**MATERIAL FOR THIS EXERCISE:**
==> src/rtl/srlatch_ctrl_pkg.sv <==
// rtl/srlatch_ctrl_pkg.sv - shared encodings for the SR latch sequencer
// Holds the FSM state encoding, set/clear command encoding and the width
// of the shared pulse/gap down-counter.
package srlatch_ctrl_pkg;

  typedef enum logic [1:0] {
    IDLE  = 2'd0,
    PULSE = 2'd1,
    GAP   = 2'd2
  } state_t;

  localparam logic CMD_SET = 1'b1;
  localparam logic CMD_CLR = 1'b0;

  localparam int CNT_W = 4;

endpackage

**TASK BRIEF:** Repeat every record, exactly as written.

**RESULT FOR THIS TASK:**
==> src/rtl/srlatch_ctrl_pkg.sv <==
// rtl/srlatch_ctrl_pkg.sv - shared encodings for the SR latch sequencer
// Holds the FSM state encoding, set/clear command encoding and the width
// of the shared pulse/gap down-counter.
package srlatch_ctrl_pkg;

  typedef enum logic [1:0] {
    IDLE  = 2'd0,
    PULSE = 2'd1,
    GAP   = 2'd2
  } state_t;

  localparam logic CMD_SET = 1'b1;
  localparam logic CMD_CLR = 1'b0;

  localparam int CNT_W = 4;

endpackage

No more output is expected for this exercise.